The parameters ω_zi′ and ω_pi′ are the desired zeros and poles of (F_N), F_N can be calculated from Equation (2), where ω′ is the angular frequency which is variable and ω_n′ is the nth transmission zero location. Finally, the value of the S₁₁ and S₂₁ can be calculated using equations in [26].

(3)$S_{21}=-2j\sqrt{R_1{R}_2}{[A^{-1}]}_{N1}$

(4)$S_{11}=1+2j{R}_1{[A^{-1}]}_{11}$

(5)$\left[A\right]=[{\omega }^{\prime }U-jR+M]$

(6)${\omega }^{\prime }=\left(\raisebox{1ex}{${\omega }_0$}\!\left/ \!\raisebox{-1ex}{$\Delta \omega $}\right.\right)\left(\right(\raisebox{1ex}{$\omega $}\!\left/ \!\raisebox{-1ex}{${\omega }_0$}\right.)-\left(\raisebox{1ex}{${\omega }_0$}\!\left/ \!\raisebox{-1ex}{$\omega $}\right.\right))$

The values of R₁ and R₂ are the input and the output resistances, respectively, M is the coupling matrix and the identity matrix is U.

3.1. Second-Order BPF

In this section, we want to design the second-order band-pass filter with central frequency, return loss and BW of 3.5 GHz, 20 dB and 0.14 GHz, respectively, using the previous optimization technique.
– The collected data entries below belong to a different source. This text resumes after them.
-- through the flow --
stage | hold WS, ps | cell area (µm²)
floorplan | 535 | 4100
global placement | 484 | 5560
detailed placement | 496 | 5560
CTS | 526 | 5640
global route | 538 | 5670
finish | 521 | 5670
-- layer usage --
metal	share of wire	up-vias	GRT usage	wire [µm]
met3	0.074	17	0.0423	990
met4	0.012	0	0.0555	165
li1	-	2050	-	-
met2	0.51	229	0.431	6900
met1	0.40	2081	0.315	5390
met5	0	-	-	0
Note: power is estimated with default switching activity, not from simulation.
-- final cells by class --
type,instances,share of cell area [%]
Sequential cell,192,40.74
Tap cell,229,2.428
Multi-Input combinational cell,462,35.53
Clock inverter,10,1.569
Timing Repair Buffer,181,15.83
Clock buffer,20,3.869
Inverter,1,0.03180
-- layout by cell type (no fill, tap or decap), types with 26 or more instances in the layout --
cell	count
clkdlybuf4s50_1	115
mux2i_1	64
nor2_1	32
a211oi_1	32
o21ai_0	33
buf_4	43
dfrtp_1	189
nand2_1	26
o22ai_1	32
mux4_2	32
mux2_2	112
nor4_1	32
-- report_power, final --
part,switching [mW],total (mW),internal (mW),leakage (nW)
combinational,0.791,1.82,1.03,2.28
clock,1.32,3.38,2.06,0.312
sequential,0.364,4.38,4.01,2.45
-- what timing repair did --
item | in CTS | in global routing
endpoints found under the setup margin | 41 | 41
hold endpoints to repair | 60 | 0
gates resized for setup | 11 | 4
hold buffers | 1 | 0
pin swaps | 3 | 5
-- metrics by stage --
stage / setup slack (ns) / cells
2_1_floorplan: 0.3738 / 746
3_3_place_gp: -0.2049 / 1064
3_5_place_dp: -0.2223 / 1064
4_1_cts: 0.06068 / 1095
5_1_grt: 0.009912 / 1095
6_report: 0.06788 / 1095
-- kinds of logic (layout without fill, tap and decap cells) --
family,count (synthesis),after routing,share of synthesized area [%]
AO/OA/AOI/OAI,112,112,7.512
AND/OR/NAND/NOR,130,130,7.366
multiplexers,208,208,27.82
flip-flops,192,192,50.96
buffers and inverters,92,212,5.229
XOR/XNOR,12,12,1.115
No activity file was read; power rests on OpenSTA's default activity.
[src/rtl/card_pkg.sv]
// Shared types and constants for the card dealer.
// Build option CARD_DEALER_SHOE_EN (used by card_dealer) selects the finite shoe.
package card_pkg;

  typedef logic [3:0] card_t;

  localparam card_t CARD_NONE = 4'd0;
  localparam card_t RANK_ACE  = 4'd1;
  localparam card_t RANK_KING = 4'd13;

  localparam int NUM_RANKS = 13;
  // Per-rank stock width: holds 4 x NUM_DECKS for up to 15 decks.
  localparam int COUNT_W   = 6;
  // Whole-shoe count width: holds 52 x NUM_DECKS for up to 15 decks.
  localparam int LEFT_W    = 10;

  typedef enum logic [1:0] {
    IDLE   = 2'd0,
    SEARCH = 2'd1,
    DEAL   = 2'd2
  } dealer_state_t;

  // Cards of one rank in a full shoe.
  function automatic logic [COUNT_W-1:0] cards_per_rank(input int num_decks);
    return COUNT_W'(4 * num_decks);
  endfunction

  // Next rank in the A..K cycle, wrapping K back to A.
  function automatic card_t next_rank(input card_t rank);
    return (rank == RANK_KING) ? RANK_ACE : card_t'(rank + 4'd1);
  endfunction

endpackage

[src/rtl/card_dealer_rank_counter.sv]
// Rank counter cycling 1..13. Used both as the free-running entropy source
// and, with load/advance, as the probe pointer during a search.
module rank_counter
  import card_pkg::*;
(
  input  logic  fast_clock,
  input  logic  reset,
  input  logic  load,
  input  card_t load_value,
  input  logic  advance,
  output card_t value
);

  card_t value_reg;

  // Load takes priority over advance; reset parks the counter on the ace.
  always_ff @(posedge fast_clock) begin
    if (reset) begin
      value_reg <= RANK_ACE;
    end else if (load) begin
      value_reg <= load_value;
    end else if (advance) begin
      value_reg <= next_rank(value_reg);
    end
  end

  assign value = value_reg;

endmodule

[src/rtl/card_dealer.sv]
// Card dealer: returns one rank per request, chosen by sampling a free-running
// rank counter. Define CARD_DEALER_SHOE_EN for a finite shoe with per-rank
// stock; without it the deck is infinite and every request deals the sample.
module card_dealer
  import card_pkg::*;
#(
  parameter int NUM_DECKS = 8
)
(
  input  logic              fast_clock,
  input  logic              reset,
  input  logic              deal_req,
  input  logic              shuffle,
  output card_t             new_card,
  output logic              card_valid,
  output logic              busy,
  output logic              shoe_empty,
  output logic [LEFT_W-1:0] cards_left
);

  dealer_state_t state_reg;
  dealer_state_t state_next;
  card_t         rank_now;
  card_t         probe_value;
  card_t         new_card_reg;
  logic          accept;
  logic          probe_hit;
  logic          probe_advance;
  logic          shuffle_take;
  logic          last_miss;

  // A refill in the same cycle as a request wins; the request is dropped.
  assign accept        = (state_reg == IDLE) && deal_req && !shuffle_take;
  assign probe_advance = (state_reg == SEARCH) && !probe_hit;

  // Free-running source of randomness, advancing every cycle.
  rank_counter u_free_counter (
    .fast_clock (fast_clock),
    .reset      (reset),
    .load       (1'b0),
    .load_value (RANK_ACE),
    .advance    (1'b1),
    .value      (rank_now)
  );

  // Probe pointer: captures the sample on accept, steps past empty ranks.
  rank_counter u_probe (
    .fast_clock (fast_clock),
    .reset      (reset),
    .load       (accept),
    .load_value (rank_now),
    .advance    (probe_advance),
    .value      (probe_value)
  );

`ifdef CARD_DEALER_SHOE_EN

  localparam logic [COUNT_W-1:0] FULL_COUNT = cards_per_rank(NUM_DECKS);
  localparam logic [LEFT_W-1:0]  FULL_SHOE  = LEFT_W'(52 * NUM_DECKS);

  logic [COUNT_W-1:0]   count_reg [NUM_RANKS];
  logic [NUM_RANKS-1:0] rank_stocked;
  logic [3:0]           miss_cnt_reg;
  logic [LEFT_W-1:0]    cards_left_reg;
  logic                 shoe_empty_reg;
  logic                 take_card;

  assign shuffle_take = (state_reg == IDLE) && shuffle;
  assign probe_hit    = rank_stocked[probe_value - RANK_ACE];
  assign take_card    = (state_reg == SEARCH) && probe_hit;
  // Twelve misses already seen, so the current miss is the thirteenth.
  assign last_miss    = (miss_cnt_reg == 4'(NUM_RANKS - 1));

  generate
    for (genvar gi = 0; gi < NUM_RANKS; gi++) begin : g_rank
      assign rank_stocked[gi] = (count_reg[gi] != '0);

      // Per-rank stock: refilled on reset/shuffle, drained one card per deal.
      always_ff @(posedge fast_clock) begin
        if (reset || shuffle_take) begin
          count_reg[gi] <= FULL_COUNT;
        end else if (take_card && (probe_value == card_t'(gi + 1))) begin
          count_reg[gi] <= count_reg[gi] - COUNT_W'(1);
        end
      end
    end
  endgenerate

  // Consecutive empty probes within the current search.
  always_ff @(posedge fast_clock) begin
    if (reset || accept) begin
      miss_cnt_reg <= '0;
    end else if (probe_advance) begin
      miss_cnt_reg <= miss_cnt_reg + 4'd1;
    end
  end

  // Shoe totals, updated on the same edge that loads new_card.
  always_ff @(posedge fast_clock) begin
    if (reset || shuffle_take) begin
      cards_left_reg <= FULL_SHOE;
      shoe_empty_reg <= 1'b0;
    end else begin
      if (take_card) begin
        cards_left_reg <= cards_left_reg - LEFT_W'(1);
      end
      if (probe_advance && last_miss) begin
        shoe_empty_reg <= 1'b1;
      end
    end
  end

  assign cards_left = cards_left_reg;
  assign shoe_empty = shoe_empty_reg;

`else

  // Infinite deck: the first probe always hits and shuffle has no effect.
  assign shuffle_take = 1'b0;
  assign probe_hit    = 1'b1;
  assign last_miss    = 1'b0;
  assign cards_left   = '0;
  assign shoe_empty   = 1'b0;

  logic unused_ok;
  assign unused_ok = &{1'b0, shuffle, cards_per_rank(NUM_DECKS)};

`endif

  // Controller state register.
  always_ff @(posedge fast_clock) begin
    if (reset) begin
      state_reg <= IDLE;
    end else begin
      state_reg <= state_next;
    end
  end

  // Next-state logic: one probe per SEARCH cycle, one DEAL cycle per card.
  always_comb begin
    state_next = state_reg;
    unique case (state_reg)
      IDLE:    if (accept) state_next = SEARCH;
      SEARCH: begin
        if (probe_hit) begin
          state_next = DEAL;
        end else if (last_miss) begin
          state_next = IDLE;
        end
      end
      DEAL:    state_next = IDLE;
      default: state_next = IDLE;
    endcase
  end

  // Dealt rank holds until the next successful probe.
  always_ff @(posedge fast_clock) begin
    if (reset) begin
      new_card_reg <= CARD_NONE;
    end else if ((state_reg == SEARCH) && probe_hit) begin
      new_card_reg <= probe_value;
    end
  end

  assign new_card   = new_card_reg;
  assign card_valid = (state_reg == DEAL);
  assign busy       = (state_reg != IDLE);

endmodule

[config.mk]
export PLATFORM = sky130hd
export DESIGN_NAME = card_dealer
export DESIGN_NICKNAME = d
export VERILOG_FILES = /design/src/rtl/card_pkg.sv /design/src/rtl/card_dealer_rank_counter.sv /design/src/rtl/card_dealer.sv
export SDC_FILE = /design/constraint.sdc
export NUM_CORES = 1
export LEC_CHECK = 0
export BUFFER_PORTS_ARGS = -buffer_cell sky130_fd_sc_hd__buf_2
export CAP_MARGIN = 20
export CORE_UTILIZATION = 47
export CTS_BUF_LIST = sky130_fd_sc_hd__clkbuf_16
export CTS_CLUSTER_DIAMETER = 80
export DETAILED_ROUTE_END_ITERATION = 10
export PLACE_DENSITY = 0.75
export SYNTH_ARGS = -nofsm -noshare
export SYNTH_HDL_FRONTEND = slang
export SYNTH_SLANG_ARGS = --single-unit
[constraint.sdc]
create_clock -name fast_clock -period 1.5 [get_ports fast_clock]
set_input_delay 0.3 -clock fast_clock [delete_from_list [all_inputs] [get_ports fast_clock]]
set_output_delay 0.3 -clock fast_clock [all_outputs]
set_load 0.05 [all_outputs]
After elaboration in Yosys (flattened, before gate mapping) --
Cells that the tools add are included.
Storage, ports and cells: register bits 14, input port bits 4, output and inout bits 17, logic and storage cells 15
Operators by class: add/sub/neg operators 1, eq/ne operators 4, multiplexer cells 2, reduce and logical (&&, ||, !) cells 4
Operators by type and width (count):
- 4-bit by 1-bit adder with 4-bit output, second input constant | 1
- 4-bit equality test, second input constant | 1
- 2-bit one-hot mux with 2 select lines | 1
- 2-bit by 1-bit equality test with 1-bit output, second input constant | 1
- 2-bit equality test, second input constant | 1
- 2-bit zero test | 1
- 2-bit 2-to-1 mux | 1
- 2-bit != test, second input constant | 1
- 2-bit nonzero test | 1
- 2-bit OR reduction | 1
- 1-bit logical AND | 1

Depth between registers and ports, before layout --
depth in word-level cells 4, depth in mapped cells 5

By module --
From an unflattened synthesis, not the netlist that was laid out.
Unflattened totals: cells, all modules 91, area, all modules 795.8 um^2
Modules (own cells, without submodules):
- rank_counter | times used 2, cells an instance 27, area each 221.5 um^2
- card_dealer | times used 1, cells an instance 37, area each 352.8 um^2

Worst setup path after synthesis --
Ideal clock, no wire load.
path kind register -> output, start register state_reg[0], end output card_valid, arrival time 0.802 ns, data required time 1.200 ns, path slack 0.398 ns, cell stages (with the launch flop) 2, path buffers 0, cells stage by stage dfxtp_1 > and2b_1
On the way: word-level cells in the longest chain between the ends 1
RTL lines:
- from (decl) | line card_dealer.sv:21 | dealer_state_t state_reg;
- from (signal assigned) | line card_dealer.sv:135 | state_reg <= state_next;
- 2-bit equality test | line card_dealer.sv:166 | assign card_valid = (state_reg == DEAL);
- to (decl) | line card_dealer.sv:15 | output logic card_valid,
Every way passes these cells.

Final worst setup path --
start register state_reg[0], end output busy
On the way: word-level cells in the longest chain between the ends 1
RTL lines:
- 2-bit nonzero test | line card_dealer.sv:167 | assign busy = (state_reg != IDLE);
- to (decl) | line card_dealer.sv:16 | output logic busy,
Every way passes these cells.

==> out/qor.log <==
qor: final_layout.synthToLayoutAreaGrowth 13.10%
qor: die.placeableCoreArea 1171 sq um
qor: detailed_routing.drt_drc_violations_left 0
qor: yosys.synth-seq-cells 14
qor: clocking.root_buf_cell clkbuf_16
qor: power_and_ir_drop.maximum_vdd_ir_drop 873.2 uV
qor: final_layout.antenna_cells_inserted 0
qor: status.status completed
qor: detailed_routing.drt-pass1-iter-count 4
qor: global_route.first_global_vias 356
qor: worst_hold_path.hold_path.class input pin to flip-flop
qor: global_route.overflow 0
qor: yosys.netlist_instances 64
qor: timing.fin_ws 109.1 ps
qor: yosys.ys.flop_type dfxtp_1
qor: yosys.netlist_top_cells_count dfxtp_1, buf_4, nor2_1
qor: clocking.cts_post_setup_buffers_inserted 0
qor: setup_path.type_of_origin_of_the_critical_path flip-flop
qor: yosys.yosysTopAreaCellShare 44.44%
qor: detailed_routing.vias 405
qor: timing.finalSetupTns 0 ps
qor: clocking.clkSlewWorstSetupHoldPaths 50 ps
qor: die.total_die_area 1492 sq um
qor: setup_path.timing.critical_path.cells or2_2, buf_2
qor: die.start_util 53.85%
qor: clocking.clock_insertion_delay_worst_skew 240 ps
qor: yosys.number_of_enable_flip_flop_cells_after_synthesis 0
qor: setup_path.setup.worst_path.end_class primary output
qor: clocking.ctsHtreeMaxLevel 1
qor: clocking.clk_path_buf_depth 2
qor: clocking.postCtsResizedCells 0
qor: final_layout.layout.core_utilization 60.90%
qor: timing.post-route-min-period 1391 ps
qor: setup_path.regToRegSetupSlack 320 ps
qor: setup_path.slowest_stage dfxtp_1
qor: place.detailed_place_hpwl 589.3 microns
qor: power_and_ir_drop.leakage 0.3500 nW
qor: yosys.post-synth-top-count-cell dfxtp_1
qor: yosys.synthesis.area_per_instance 9.853 sq um
qor: yosys.synth_area 630.6 sq um
qor: setup_path.worst-path-max-fanout 4
qor: final_layout.final_nets 80
qor: global_route.grt_first_pass_wirelength 1442 microns
qor: yosys.seq_area_frac_synth 44.44%
qor: power_and_ir_drop.power_density 1496 nW/um^2
qor: clocking.clkSinkCount 14
qor: yosys.ys_types 21
qor: power_and_ir_drop.p_total 1.067 mW
qor: detailed_routing.antenna_left 0
qor: setup_path.worst_ep_required_time 1200 ps
qor: place.gp_congestion 0.7013
qor: timing.final_clock_skew 1.431 ps
qor: clocking.cts_tree done
qor: timing.timing.final.crit_share 92.73%
qor: final_layout.drive_above_1_share 17.81%
qor: run.max_cap_violations 0
qor: timing.final-setup-viol-count 0
qor: yosys.postSynth.asyncResetShare 0%
qor: detailed_routing.detail_route.vias_per_cell 4.655
qor: detailed_routing.routed_length_per_placed_instance 10.03 microns
qor: setup_path.worst-setup-path-type flip-flop to primary output
qor: global_route.grt_max_degree 15
qor: die.number_of_placement_rows 12
qor: timing.unrepaired_setup_endpoints_after_global_routing no
qor: timing.report.final.slew_viol_count 0
qor: setup_path.timing.critical_path.slowest_cell_delay 340 ps
qor: global_route.antenna_found_initial 0
qor: clocking.postCtsHoldBufs 0
qor: detailed_routing.drt_first_iter_violations 8
qor: detailed_routing.drt-total-wl 873 microns
qor: timing.clock.fmax 0.7190 GHz
qor: yosys.netlist_top_cells_area dfxtp_1, buf_4, mux2i_1
qor: place.numPortBuffers 8
qor: place.pre_cts_ws 321.7 ps
qor: timing.finalHoldViolCount 0
qor: yosys.synth-warning-count 0
qor: clocking.numCtsBuffers 3
qor: yosys.synth_largest_area_cell dfxtp_1
qor: die.die_w 38.63 microns
qor: setup_path.timing.critical_path.arrival 1090 ps
qor: global_route.grt_util_all_layers 14.89%
qor: die.io-pin-count 21
qor: die.die_height 38.63 microns
[worst max-delay path: cells and delay by family (launching register included)]
family	cells	cell delay [ps]
DFF	1	340
and+or+nand+nor	1	300
buffers and inverters	1	210
[layout by cell type, fill, tap and decap left out, types with 2 or more instances in the layout]
master / n
mux2i_1: 8
conb_1: 11
a21oi_1: 3
nor2_1: 9
buf_2: 8
clkbuf_16: 3
inv_1: 2
nor2b_1: 2
dfxtp_1: 14
ha_1: 2
[cell families after synthesis]
kind of cell	after synthesis	synth area share, %
simple gates	19	18.06
buf+inv	15	15.67
flops	14	44.44
mux	8	12.70
compound gates	5	4.562
fa+ha+maj	2	3.968
other cells	1	0.5947
[cell type report]
class,count,area [sq um]
sequential,14,280.3
clock inverter,1,3.754
inverter,2,7.507
multi-input combinational,45,289.0
fill,111,457.9
tap,14,17.52
timing repair buffer,8,40.04
clock buffer,3,75.07
[final timing paths]
kind                              startpoint                to  cells after the start
worst min-delay path                   reset       new_card[3]                      2
worst min register to register   new_card[3]       new_card[3]                      2
worst max-delay path            state_reg[0]              busy                      2
worst max register to register  state_reg[0]  u_probe.value[0]                      3
[stage by stage]
step                      instance area [sq um]  hold slack (ps)  cells
after floorplan                           668.1            371.6     74
after global placement                    634.4            468.4     83
after detailed placement                  634.4            480.5     83
after CTS                                 713.2            391.8     87
after global routing                      713.2            417.3     87
final                                     713.2            393.1     87
[per-layer routing]
layer | vias to the layer above | wire, microns | track usage, %
met5 | - | 0 | 0
met4 | 0 | 0 | 5.172
met3 | 0 | 53 | 8.671
met2 | 13 | 393 | 23.33
met1 | 188 | 427 | 16.61
li1 | 204 | - | -
[where the power goes]
| group | total (mW) | internal (mW) | switching, mW |
|---|---|---|---|
| logic | 0.156 | 0.0398 | 0.116 |
| clock network | 0.497 | 0.352 | 0.145 |
| registers | 0.415 | 0.394 | 0.0205 |
| total | 1.07 | 0.786 | 0.281 |
Power figures use the tool's default switching activity.
[src/rtl/rr_arbiter.sv]
// Combinational round-robin pick: lowest requesting index at or above ptr,
// otherwise lowest requesting index overall. Grant is one-hot or zero.
module rr_arbiter #(
    parameter int NREQ = 2,
    parameter int PW   = (NREQ > 1) ? $clog2(NREQ) : 1
) (
    input  logic [NREQ-1:0] req,
    input  logic [PW-1:0]   ptr,
    output logic [NREQ-1:0] gnt,
    output logic [PW-1:0]   idx
);

    logic hit;

    always_comb begin
        gnt = '0;
        idx = '0;
        hit = 1'b0;
        for (int i = 0; i < NREQ; i++) begin
            if (!hit && req[i] && (i >= int'(ptr))) begin
                hit    = 1'b1;
                gnt[i] = 1'b1;
                idx    = PW'(i);
            end
        end
        for (int i = 0; i < NREQ; i++) begin
            if (!hit && req[i]) begin
                hit    = 1'b1;
                gnt[i] = 1'b1;
                idx    = PW'(i);
            end
        end
    end

endmodule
After the optimization technique is finished with the minimum value of the objective function (number of iterations = 17 and the algorithm is Quasi-Newton), the normalized coupling matrix (M) can be calculated as (7)

(7)$M=\left[\begin{array}{cc}0& 1.6583\\ 1.6583& 0\end{array}\right]$

Also, the external quality factors equal q₁ = q₂ = 1.5. The denormalized (actual) coupling matrix = M × FBW.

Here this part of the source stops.